Problem details: Return exactly the span of lines in the following data that opens with the line containing "met1: 15400 / 0.40 / 62000 / 0.557" and closes with the line containing "resized for setup: 0 / 2". Include nothing else.

Data:
......

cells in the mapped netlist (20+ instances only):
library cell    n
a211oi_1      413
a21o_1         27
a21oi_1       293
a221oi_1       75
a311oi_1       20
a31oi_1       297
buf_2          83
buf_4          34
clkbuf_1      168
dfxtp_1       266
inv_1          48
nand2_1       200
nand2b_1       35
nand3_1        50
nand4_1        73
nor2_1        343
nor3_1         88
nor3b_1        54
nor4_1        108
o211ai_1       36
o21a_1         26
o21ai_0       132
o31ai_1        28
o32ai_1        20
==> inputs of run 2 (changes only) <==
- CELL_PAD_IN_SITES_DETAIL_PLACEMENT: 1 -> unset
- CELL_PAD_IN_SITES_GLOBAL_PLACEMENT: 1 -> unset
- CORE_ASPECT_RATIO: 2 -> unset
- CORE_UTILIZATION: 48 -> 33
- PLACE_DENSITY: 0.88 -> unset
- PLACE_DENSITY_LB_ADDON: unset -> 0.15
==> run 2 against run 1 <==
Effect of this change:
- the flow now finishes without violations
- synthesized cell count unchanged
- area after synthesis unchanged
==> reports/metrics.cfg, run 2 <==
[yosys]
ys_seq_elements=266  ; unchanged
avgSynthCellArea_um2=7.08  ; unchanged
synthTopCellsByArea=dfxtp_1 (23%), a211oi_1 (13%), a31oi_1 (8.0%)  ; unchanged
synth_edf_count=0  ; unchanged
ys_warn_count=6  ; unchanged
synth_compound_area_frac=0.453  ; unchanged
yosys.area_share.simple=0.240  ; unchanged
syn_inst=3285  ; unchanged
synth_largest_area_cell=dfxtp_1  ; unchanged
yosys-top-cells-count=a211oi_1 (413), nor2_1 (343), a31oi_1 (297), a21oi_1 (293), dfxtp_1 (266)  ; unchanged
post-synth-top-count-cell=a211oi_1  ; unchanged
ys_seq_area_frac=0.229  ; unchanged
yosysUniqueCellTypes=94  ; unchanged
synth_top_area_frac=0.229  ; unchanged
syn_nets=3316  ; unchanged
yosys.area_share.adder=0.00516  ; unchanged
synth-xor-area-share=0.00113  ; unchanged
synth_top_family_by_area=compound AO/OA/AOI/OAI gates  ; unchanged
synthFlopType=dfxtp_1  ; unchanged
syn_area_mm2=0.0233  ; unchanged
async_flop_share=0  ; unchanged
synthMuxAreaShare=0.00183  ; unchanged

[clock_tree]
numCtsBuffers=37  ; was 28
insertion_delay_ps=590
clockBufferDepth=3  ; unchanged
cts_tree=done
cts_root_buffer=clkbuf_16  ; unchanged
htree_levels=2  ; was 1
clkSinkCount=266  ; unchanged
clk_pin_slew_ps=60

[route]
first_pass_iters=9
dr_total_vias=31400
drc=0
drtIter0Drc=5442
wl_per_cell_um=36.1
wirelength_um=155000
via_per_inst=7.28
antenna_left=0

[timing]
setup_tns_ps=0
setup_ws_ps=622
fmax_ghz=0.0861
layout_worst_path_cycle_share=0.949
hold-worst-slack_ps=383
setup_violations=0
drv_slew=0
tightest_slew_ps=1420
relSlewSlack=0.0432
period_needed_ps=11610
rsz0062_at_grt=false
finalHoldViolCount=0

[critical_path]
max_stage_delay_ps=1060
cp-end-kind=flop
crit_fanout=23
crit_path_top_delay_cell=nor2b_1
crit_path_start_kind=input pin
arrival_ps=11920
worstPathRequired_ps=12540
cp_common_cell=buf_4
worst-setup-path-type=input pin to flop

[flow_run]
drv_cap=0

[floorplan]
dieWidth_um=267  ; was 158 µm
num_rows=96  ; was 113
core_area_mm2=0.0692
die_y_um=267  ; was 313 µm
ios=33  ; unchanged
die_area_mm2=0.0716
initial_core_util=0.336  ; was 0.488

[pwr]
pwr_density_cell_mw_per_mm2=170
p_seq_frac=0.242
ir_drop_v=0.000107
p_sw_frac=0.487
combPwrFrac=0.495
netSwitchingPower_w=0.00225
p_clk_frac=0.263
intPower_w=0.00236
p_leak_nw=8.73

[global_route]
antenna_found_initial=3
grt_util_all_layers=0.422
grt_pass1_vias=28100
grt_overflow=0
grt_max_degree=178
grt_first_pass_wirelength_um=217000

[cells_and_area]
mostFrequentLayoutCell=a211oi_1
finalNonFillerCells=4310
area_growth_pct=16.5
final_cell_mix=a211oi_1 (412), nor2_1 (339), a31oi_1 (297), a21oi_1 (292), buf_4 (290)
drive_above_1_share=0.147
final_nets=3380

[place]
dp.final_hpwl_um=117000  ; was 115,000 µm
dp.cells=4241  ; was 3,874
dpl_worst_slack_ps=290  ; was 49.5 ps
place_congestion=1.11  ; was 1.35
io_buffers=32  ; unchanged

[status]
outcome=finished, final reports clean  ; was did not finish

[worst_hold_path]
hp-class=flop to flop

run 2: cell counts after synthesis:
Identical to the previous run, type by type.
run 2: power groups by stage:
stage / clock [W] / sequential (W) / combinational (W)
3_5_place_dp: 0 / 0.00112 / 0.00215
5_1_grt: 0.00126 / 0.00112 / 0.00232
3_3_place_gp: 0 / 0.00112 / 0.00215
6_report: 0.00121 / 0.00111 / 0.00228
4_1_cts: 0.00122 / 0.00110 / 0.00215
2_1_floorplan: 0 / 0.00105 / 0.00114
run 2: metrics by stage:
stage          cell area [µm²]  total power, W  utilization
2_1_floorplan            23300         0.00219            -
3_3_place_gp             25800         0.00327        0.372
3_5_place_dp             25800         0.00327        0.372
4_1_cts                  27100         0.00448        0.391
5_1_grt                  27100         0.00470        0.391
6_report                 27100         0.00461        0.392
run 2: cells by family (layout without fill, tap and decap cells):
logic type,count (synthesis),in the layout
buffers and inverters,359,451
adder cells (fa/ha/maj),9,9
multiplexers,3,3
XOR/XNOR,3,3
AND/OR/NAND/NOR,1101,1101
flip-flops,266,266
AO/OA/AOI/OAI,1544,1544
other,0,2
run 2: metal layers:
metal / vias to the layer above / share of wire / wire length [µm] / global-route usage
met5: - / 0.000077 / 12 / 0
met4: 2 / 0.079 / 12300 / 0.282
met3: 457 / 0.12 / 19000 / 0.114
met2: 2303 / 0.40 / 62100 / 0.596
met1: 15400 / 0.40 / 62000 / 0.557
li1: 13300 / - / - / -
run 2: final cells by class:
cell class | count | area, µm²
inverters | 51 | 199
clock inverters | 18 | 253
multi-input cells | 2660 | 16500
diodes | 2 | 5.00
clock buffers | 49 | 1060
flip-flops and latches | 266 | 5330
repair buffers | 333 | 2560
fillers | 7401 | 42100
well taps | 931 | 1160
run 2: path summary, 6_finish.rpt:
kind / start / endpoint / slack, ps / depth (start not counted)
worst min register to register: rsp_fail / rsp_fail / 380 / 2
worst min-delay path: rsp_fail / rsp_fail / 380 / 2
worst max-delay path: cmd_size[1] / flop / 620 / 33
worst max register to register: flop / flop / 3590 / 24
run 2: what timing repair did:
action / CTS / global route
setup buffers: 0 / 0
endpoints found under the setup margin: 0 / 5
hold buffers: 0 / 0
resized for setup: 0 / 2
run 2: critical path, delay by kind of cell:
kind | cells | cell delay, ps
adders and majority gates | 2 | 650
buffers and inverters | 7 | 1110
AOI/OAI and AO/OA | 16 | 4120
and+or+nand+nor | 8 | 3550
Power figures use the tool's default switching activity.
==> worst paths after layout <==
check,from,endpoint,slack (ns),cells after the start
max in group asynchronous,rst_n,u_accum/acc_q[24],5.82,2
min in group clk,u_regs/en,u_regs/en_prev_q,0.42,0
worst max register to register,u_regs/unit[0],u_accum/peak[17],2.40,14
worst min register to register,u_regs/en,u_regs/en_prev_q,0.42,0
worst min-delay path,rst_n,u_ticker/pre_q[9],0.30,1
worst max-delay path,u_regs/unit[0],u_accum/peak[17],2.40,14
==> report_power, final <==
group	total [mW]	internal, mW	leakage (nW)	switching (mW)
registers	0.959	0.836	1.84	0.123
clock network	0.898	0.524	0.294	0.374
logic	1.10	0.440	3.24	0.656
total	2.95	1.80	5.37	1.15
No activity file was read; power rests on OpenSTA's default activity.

......

Solution below:
met1: 15400 / 0.40 / 62000 / 0.557
li1: 13300 / - / - / -
run 2: final cells by class:
cell class | count | area, µm²
inverters | 51 | 199
clock inverters | 18 | 253
multi-input cells | 2660 | 16500
diodes | 2 | 5.00
clock buffers | 49 | 1060
flip-flops and latches | 266 | 5330
repair buffers | 333 | 2560
fillers | 7401 | 42100
well taps | 931 | 1160
run 2: path summary, 6_finish.rpt:
kind / start / endpoint / slack, ps / depth (start not counted)
worst min register to register: rsp_fail / rsp_fail / 380 / 2
worst min-delay path: rsp_fail / rsp_fail / 380 / 2
worst max-delay path: cmd_size[1] / flop / 620 / 33
worst max register to register: flop / flop / 3590 / 24
run 2: what timing repair did:
action / CTS / global route
setup buffers: 0 / 0
endpoints found under the setup margin: 0 / 5
hold buffers: 0 / 0
resized for setup: 0 / 2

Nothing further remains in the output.